“Memory takes a lot of poetic license. It omits some details; others are exaggerated, according to the emotional value of the articles it touches, for memory is seated predominately in the heart.”
—Tennessee Williams, stage directions for The Glass Menagerie
Martha Heman’s mother is a hoot. She’s a character. A sharp dresser with an eye for poetic retribution and well-placed pettiness. Phyllis Herman is also a creature of her time: Born in 1925, she moved to DC in the fullness of WWII employment and the companionship of men in uniform; hit the limitations on married women in the 1950s; and finds herself on the other side of a volatile marriage, a divorced single mother of two children in 1964 as the play begins. She’s also exacting. Self-focused. A hard but disciplined drinker who self-medicates with pity and gin. A mother determined to protect her the genius of her son and the prospects of her distinctly unfeminine daughter.

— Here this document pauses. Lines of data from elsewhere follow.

--- src/core/ssi_top.sv ---
// Design decision made here: the AXI4-Lite register port.
`timescale 1ns/1ns
`include "ssi_consts.svh"
module ssi_top (
  input wire logic aclk, // 20 MHz
  input wire logic aresetn, // sync reset
  input wire logic [7:0] s_axi_awaddr, // write address
  input wire logic s_axi_awvalid, // write address valid
  output logic s_axi_awready, // write address ready
  input wire logic [31:0] s_axi_wdata, // write data
  input wire logic [3:0] s_axi_wstrb, // byte enables
  input wire logic s_axi_wvalid, // write data valid
  output logic s_axi_wready, // write data ready
  output logic [1:0] s_axi_bresp, // write response
  output logic s_axi_bvalid, // write response valid
  input wire logic s_axi_bready, // write response ready
  input wire logic [7:0] s_axi_araddr, // read address
  input wire logic s_axi_arvalid, // read address valid
  output logic s_axi_arready, // read address ready
  output logic [31:0] s_axi_rdata, // read data
  output logic [1:0] s_axi_rresp, // read response
  output logic s_axi_rvalid, // read data valid
  input wire logic s_axi_rready, // read data ready
  input wire logic sck_in, // serial clock pin level
  output logic sck_out, // serial clock drive
  output logic sck_oe, // serial clock drive enable
  input wire logic sdata_in, // data pin level
  output logic sdata_out, // data pin drive
  output logic sdata_oe, // data pin drive enable
  output logic sdata_pullup_en, // data pin pull-up on
  output ssi_pkg::ssi_state_t serial_state // interface state
);
  import ssi_pkg::*;

  ////////////////////////////////////////////////////////////////////////////
  logic aw_full_reg, aw_full_next, w_full_reg, w_full_next;
  logic [5:0] aw_idx_reg, aw_idx_next;
  logic [3:0] wdata_reg, wdata_next;
  logic wstrb_reg, wstrb_next;
  logic bvalid_reg, bvalid_next, rvalid_reg, rvalid_next;
  logic [1:0] bresp_reg, bresp_next, rresp_reg, rresp_next;
  logic [31:0] rdata_reg, rdata_next;
  logic wr_fire, wr_ok, wr_hit;
  logic ctrl_wr, sts_wr, idle_wr, stat_wr;
  logic [3:0] rd_val;
  logic rd_hit;

  assign wr_fire = aw_full_reg & w_full_reg & ~bvalid_reg;
  assign wr_ok = wr_fire & wstrb_reg;
  assign ctrl_wr = wr_ok & (aw_idx_reg == `SSI_IDX_CLK_CTRL);
  assign sts_wr = wr_ok & (aw_idx_reg == `SSI_IDX_START) & wdata_reg[0];
  assign idle_wr = wr_ok & (aw_idx_reg == `SSI_IDX_IDLE_PIN);
  assign stat_wr = wr_ok & (aw_idx_reg == `SSI_IDX_STATUS) & wdata_reg[0];
  assign s_axi_awready = ~aw_full_reg;
  assign s_axi_wready = ~w_full_reg;
  assign s_axi_arready = ~rvalid_reg;
  assign s_axi_bvalid = bvalid_reg;
  assign s_axi_bresp = bresp_reg;
  assign s_axi_rvalid = rvalid_reg;
  assign s_axi_rresp = rresp_reg;
  assign s_axi_rdata = rdata_reg;

  always_comb begin
    case (aw_idx_reg)
      `SSI_IDX_PIN_SEL, `SSI_IDX_STANDBY, `SSI_IDX_CLK_CTRL, `SSI_IDX_IDLE_PIN,
      `SSI_IDX_DATA_LO, `SSI_IDX_DATA_HI, `SSI_IDX_START, `SSI_IDX_STATUS: wr_hit = 1'b1;
      default: wr_hit = 1'b0;
    endcase
  end

  always_comb begin
    aw_full_next = aw_full_reg;
    w_full_next = w_full_reg;
    aw_idx_next = aw_idx_reg;
    wdata_next = wdata_reg;
    wstrb_next = wstrb_reg;
    bvalid_next = bvalid_reg;
    bresp_next = bresp_reg;
    rvalid_next = rvalid_reg;
    rresp_next = rresp_reg;
    rdata_next = rdata_reg;
    if (s_axi_awvalid && !aw_full_reg) begin
      aw_full_next = 1'b1;
      aw_idx_next = s_axi_awaddr[7:2];
    end
    if (s_axi_wvalid && !w_full_reg) begin
      w_full_next = 1'b1;
      wdata_next = s_axi_wdata[3:0];
      wstrb_next = s_axi_wstrb[0];
    end
    if (wr_fire) begin
      aw_full_next = 1'b0;
      w_full_next = 1'b0;
      bvalid_next = 1'b1;
      bresp_next = wr_hit ? `SSI_RESP_OKAY : `SSI_RESP_DECERR;
    end
    if (bvalid_reg && s_axi_bready) begin
      bvalid_next = 1'b0;
    end
    if (s_axi_arvalid && !rvalid_reg) begin
      rvalid_next = 1'b1;
      rdata_next = {28'h0000000, rd_val};
      rresp_next = rd_hit ? `SSI_RESP_OKAY : `SSI_RESP_DECERR;
    end else if (rvalid_reg && s_axi_rready) begin
      rvalid_next = 1'b0;
    end
  end

  always_ff @(posedge aclk) begin
    if (!aresetn) begin
      aw_full_reg <= 1'b0;
      w_full_reg <= 1'b0;
      aw_idx_reg <= 6'h00;
      wdata_reg <= 4'h0;
      wstrb_reg <= 1'b0;
      bvalid_reg <= 1'b0;
      bresp_reg <= 2'h0;
      rvalid_reg <= 1'b0;
      rresp_reg <= 2'h0;
      rdata_reg <= 32'h00000000;
    end else begin
      aw_full_reg <= aw_full_next;
      w_full_reg <= w_full_next;
      aw_idx_reg <= aw_idx_next;
      wdata_reg <= wdata_next;
      wstrb_reg <= wstrb_next;
      bvalid_reg <= bvalid_next;
      bresp_reg <= bresp_next;
      rvalid_reg <= rvalid_next;
      rresp_reg <= rresp_next;
      rdata_reg <= rdata_next;
    end
  end

  ////////////////////////////////////////////////////////////////////////////
  logic [3:0] pin_sel_reg, pin_sel_next, standby_reg, standby_next;
  logic [3:0] clk_ctrl_reg, clk_ctrl_next, eff_reg, eff_next;
  logic [1:0] dly_reg, dly_next;
  logic pull_reg, pull_next;
  ssi_state_t state_reg, state_next;

  always_comb begin
    pin_sel_next = pin_sel_reg;
    standby_next = standby_reg;
    clk_ctrl_next = clk_ctrl_reg;
    eff_next = eff_reg;
    dly_next = dly_reg;
    pull_next = pull_reg;
    if (wr_ok && aw_idx_reg == `SSI_IDX_PIN_SEL) begin
      pin_sel_next = wdata_reg;
    end
    if (wr_ok && aw_idx_reg == `SSI_IDX_STANDBY) begin
      standby_next = wdata_reg;
    end
    if (dly_reg != 2'h0) begin
      dly_next = dly_reg - 2'h1;
      if (dly_reg == 2'h1) begin
        eff_next = clk_ctrl_reg;
      end
    end
    if (ctrl_wr) begin
      clk_ctrl_next = wdata_reg;
      dly_next = `SSI_CTRL_DELAY;
    end
    if (idle_wr && state_reg != SSI_ST_XFER) begin
      pull_next = wdata_reg[2];
    end
  end

  always_ff @(posedge aclk) begin
    if (!aresetn) begin
      pin_sel_reg <= `SSI_RST_PIN_SEL;
      standby_reg <= `SSI_RST_STANDBY;
      clk_ctrl_reg <= `SSI_RST_CLK_CTRL;
      eff_reg <= `SSI_RST_CLK_CTRL;
      dly_reg <= 2'h0;
      pull_reg <= 1'b0;
    end else begin
      pin_sel_reg <= pin_sel_next;
      standby_reg <= standby_next;
      clk_ctrl_reg <= clk_ctrl_next;
      eff_reg <= eff_next;
      dly_reg <= dly_next;
      pull_reg <= pull_next;
    end
  end

  ////////////////////////////////////////////////////////////////////////////
  logic [10:0] presc_reg, presc_next, tap_mask;
  logic half_reg, half_next, sck_reg, sck_next;
  logic [2:0] cnt_reg, cnt_next;
  logic [7:0] sr_reg, sr_next;
  logic so_reg, so_next, irq_reg, irq_next;
  logic sck_s1, sck_s2, sck_s3, si_s1, si_s2;
  logic run, internal, gen_on, tick, toggle, fall_ev, rise_ev, cont_mode, tx_mode;

  // standby bit 0 stops the block clock
  assign run = ~standby_reg[0];
  assign internal = eff_reg[2:0] != `SSI_CODE_EXT;
  assign cont_mode = ~pin_sel_reg[3] & pin_sel_reg[1];
  assign tx_mode = pin_sel_reg[3] & pin_sel_reg[2] & pin_sel_reg[1];
  // tap select: /2048 down to /2, system clock every cycle
  assign tap_mask = (eff_reg[2:0] >= `SSI_CODE_SYSCLK) ? 11'h000 :
                    (11'h7ff >> {eff_reg[2:0], 1'b0});
  assign tick = (presc_reg & tap_mask) == tap_mask;
  assign gen_on = run & internal & ~ctrl_wr & (state_reg != SSI_ST_IDLE);
  // divide 2 toggles every tick, divide 4 every other tick
  assign toggle = gen_on & tick & (~eff_reg[3] | half_reg);
  assign fall_ev = internal ? (toggle & sck_reg) :
                   (run & ~ctrl_wr & sck_s3 & ~sck_s2 & state_reg != SSI_ST_IDLE);
  assign rise_ev = internal ? (toggle & ~sck_reg) :
                   (run & ~ctrl_wr & ~sck_s3 & sck_s2 & state_reg != SSI_ST_IDLE);

  always_comb begin
    presc_next = presc_reg;
    half_next = half_reg;
    sck_next = sck_reg;
    cnt_next = cnt_reg;
    sr_next = sr_reg;
    so_next = so_reg;
    irq_next = irq_reg;
    state_next = state_reg;
    if (run) begin
      presc_next = presc_reg + 11'h001;
    end
    if (gen_on && tick) begin
      half_next = ~half_reg;
    end
    if (toggle) begin
      sck_next = ~sck_reg;
    end
    if (stat_wr) begin
      irq_next = 1'b0;
    end
    if (ctrl_wr) begin
      cnt_next = 3'h0;
      sck_next = 1'b1;
      half_next = 1'b0;
      if (state_reg == SSI_ST_XFER) begin
        irq_next = 1'b1;
      end
      state_next = SSI_ST_IDLE;
    end else if (sts_wr) begin
      cnt_next = 3'h0;
      if (state_reg == SSI_ST_XFER) begin
        irq_next = 1'b1;
      end
      state_next = SSI_ST_WAIT;
    end else begin
      unique case (state_reg)
        SSI_ST_IDLE: begin
          sck_next = 1'b1;
        end
        SSI_ST_WAIT: begin
          if (fall_ev) begin
            if (cont_mode && internal) begin
              state_next = SSI_ST_CONT;
            end else begin
              state_next = SSI_ST_XFER;
              so_next = sr_reg[0];
            end
          end
        end
        SSI_ST_XFER: begin
          if (fall_ev) begin
            so_next = sr_reg[0];
          end
          // sample on rising edge, LSB first
          if (rise_ev) begin
            sr_next = {si_s2, sr_reg[7:1]};
            cnt_next = cnt_reg + 3'h1;
            if (cnt_reg == `SSI_LAST_BIT) begin
              irq_next = 1'b1;
              state_next = internal ? SSI_ST_IDLE : SSI_ST_WAIT;
            end
          end
        end
        SSI_ST_CONT: begin
        end
      endcase
    end
    if (wr_ok && aw_idx_reg == `SSI_IDX_DATA_LO) begin
      sr_next[3:0] = wdata_reg;
    end
    if (wr_ok && aw_idx_reg == `SSI_IDX_DATA_HI) begin
      sr_next[7:4] = wdata_reg;
    end
    // idle level follows the write at once
    if (idle_wr && state_reg != SSI_ST_XFER) begin
      so_next = wdata_reg[1];
    end
  end

  // shift data and idle level carry no reset value
  always_ff @(posedge aclk) begin
    sr_reg <= sr_next;
    so_reg <= so_next;
  end

  always_ff @(posedge aclk) begin
    if (!aresetn) begin
      presc_reg <= 11'h000;
      half_reg <= 1'b0;
      sck_reg <= 1'b1;
      cnt_reg <= 3'h0;
      irq_reg <= 1'b0;
      state_reg <= SSI_ST_IDLE;
      sck_s1 <= 1'b1;
      sck_s2 <= 1'b1;
      sck_s3 <= 1'b1;
      si_s1 <= 1'b0;
      si_s2 <= 1'b0;
    end else begin
      presc_reg <= presc_next;
      half_reg <= half_next;
      sck_reg <= sck_next;
      cnt_reg <= cnt_next;
      irq_reg <= irq_next;
      state_reg <= state_next;
      sck_s1 <= sck_in;
      sck_s2 <= sck_s1;
      sck_s3 <= sck_s2;
      si_s1 <= sdata_in;
      si_s2 <= si_s1;
    end
  end

  always_comb begin
    rd_hit = 1'b1;
    unique case (s_axi_araddr[7:2])
      `SSI_IDX_DATA_LO: rd_val = sr_reg[3:0];
      `SSI_IDX_DATA_HI: rd_val = sr_reg[7:4];
      `SSI_IDX_STATUS: rd_val = {state_reg, 1'b0, irq_reg};
      `SSI_IDX_PIN_SEL, `SSI_IDX_STANDBY, `SSI_IDX_CLK_CTRL, `SSI_IDX_IDLE_PIN,
      `SSI_IDX_START: rd_val = 4'h0;
      default: begin
        rd_val = 4'h0;
        rd_hit = 1'b0;
      end
    endcase
  end

  assign sck_out = sck_reg;
  assign sck_oe = pin_sel_reg[1] & internal;
  assign sdata_oe = tx_mode;
  assign sdata_out = tx_mode & so_reg;
  assign sdata_pullup_en = pull_reg;
  assign serial_state = state_reg;
endmodule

If Phyllis is one pole of Martha’s adolescence, the other is her brother Carl, an erudite and acerbic teenager two years her elder. Carl offers Martha advice on reading material and the shape of her future, and serves as an antidote to the shame that Phyllis is steeped in through her own conditioning and temperament. The siblings serve as each other’s witness, favorite audience, and cheerleader, burning with an unshakable love that buoys them through their teen years.
The Mother Play traces 40 years in the life of this family and the United States around them. Playwright Paula Vogel—daughter of a Phyllis and younger sister to a Carl—offers up this memory play in episodes as the family moves from one squalid apartment to another in a changing suburban Maryland. Martha narrates from 2004, when she is in her 50s, untangling her mother’s limitations and decisions as they reverberate and coalesce in the choices that Martha faces in her present day: What is her duty to the woman who shaped her sense of humor and justice, and whose neglect and betrayal continue to shape Martha’s adulthood?
Because The Mother Play is not, in the end, the portrait of a monster. “I love my mother. She was never dull,” says Phyllis’s real-world daughter. “I walked through the door and I knew it was going to be a challenge, but I knew it was going to be original.” And indeed, The Mother Play is not focused on scoring points against its eponymous and flawed central character, or even dwelling on the most painful points of Martha’s life. “I would describe Mother Play as a comedy until it isn’t,” says Vogel. “But it is also a ritual, a ritual of forgiveness. Because time is incredible hard, incredibly connected, and incredibly long. I think in everything I write, comedy is the road to forgiveness.”